Regolamento per la gestione inventariale dei beni mobili e immobili dell’Università degli Studi di Trieste
Titolo IV – Procedure di inventariazione

Art. 20 - Smarrimento, obsolescenza o inutilizzabilità, errata inventariazione

Lo scarico inventariale è poi possibile per smarrimento, obsolescenza o inutilizzabilità e anche errata inventariazione.

Nel caso di smarrimento lo scarico inventariale potrà essere eseguito solo in seguito a dichiarazione sostitutiva di atto notorio di smarrimento del bene da parte del Consegnatario. Nel caso in cui il bene smarrito fosse attribuito ad un utilizzatore, la sua dichiarazione sostitutiva di atto notorio è strumentale a quella del Consegnatario.

Nel caso di obsolescenza o inutilizzabilità lo scarico inventariale potrà essere eseguito solo in seguito a dichiarazione sostitutiva di atto notorio di obsolescenza o inutilizzabilità del bene da parte del Consegnatario. Nel caso in cui il bene obsoleto o inutilizzabile fosse attribuito ad un utilizzatore, la sua dichiarazione sostitutiva di atto notorio è strumentale a quella del Consegnatario. In seguito allo scarico è consentito l’invio dei beni alle discariche pubbliche, la distruzione ovvero lo sgombero, secondo quanto ritenuto più conveniente in conformità con la normativa ambientale.
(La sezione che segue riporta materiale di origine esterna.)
<file path="config.mk">
export PLATFORM = sky130hd
export DESIGN_NAME = gaze_smoothed_zoom_crop_top_flat
export DESIGN_NICKNAME = d
export VERILOG_FILES = /design/src/design/gszc_pkg.sv /design/src/design/gszc_gaze_if.sv /design/src/design/gszc_result_if.sv /design/src/design/gszc_cfg_if.sv /design/src/design/gaze_smoothed_zoom_crop_top.sv /design/src/flat_wrapper.sv
export VERILOG_INCLUDE_DIRS = /design/src /design/src/design
export SDC_FILE = /design/constraint.sdc
export NUM_CORES = 2
export LEC_CHECK = 0
export BUFFER_PORTS_ARGS = -buffer_cell sky130_fd_sc_hd__buf_2
export CAP_MARGIN = 10
export CORE_MARGIN = 5
export CORE_UTILIZATION = 70
export DETAILED_ROUTE_END_ITERATION = 16
export HOLD_SLACK_MARGIN = 0.08
export PLACE_DENSITY = 0.88
export SLEW_MARGIN = 20
export SYNTH_ARGS = -nofsm -noshare
export SYNTH_HDL_FRONTEND = slang
export SYNTH_SLANG_ARGS = --single-unit
</file>
<file path="constraint.sdc">
create_clock -name clk -period 31 [get_ports clk]
set_input_delay 1.55 -clock clk [delete_from_list [all_inputs] [get_ports clk]]
set_output_delay 1.55 -clock clk [all_outputs]
set_load 0.005 [all_outputs]
</file>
Della dismissione deve essere redatto il processo verbale.

Nel caso di errori di inventariazione rilevati in corso d’anno, questi possono essere corretti senza specifiche procedure in ossequio al principio di buon andamento e di fiducia. L’errore di inventariazione consiste nell’errore materiale di caricamento di un bene in inventario.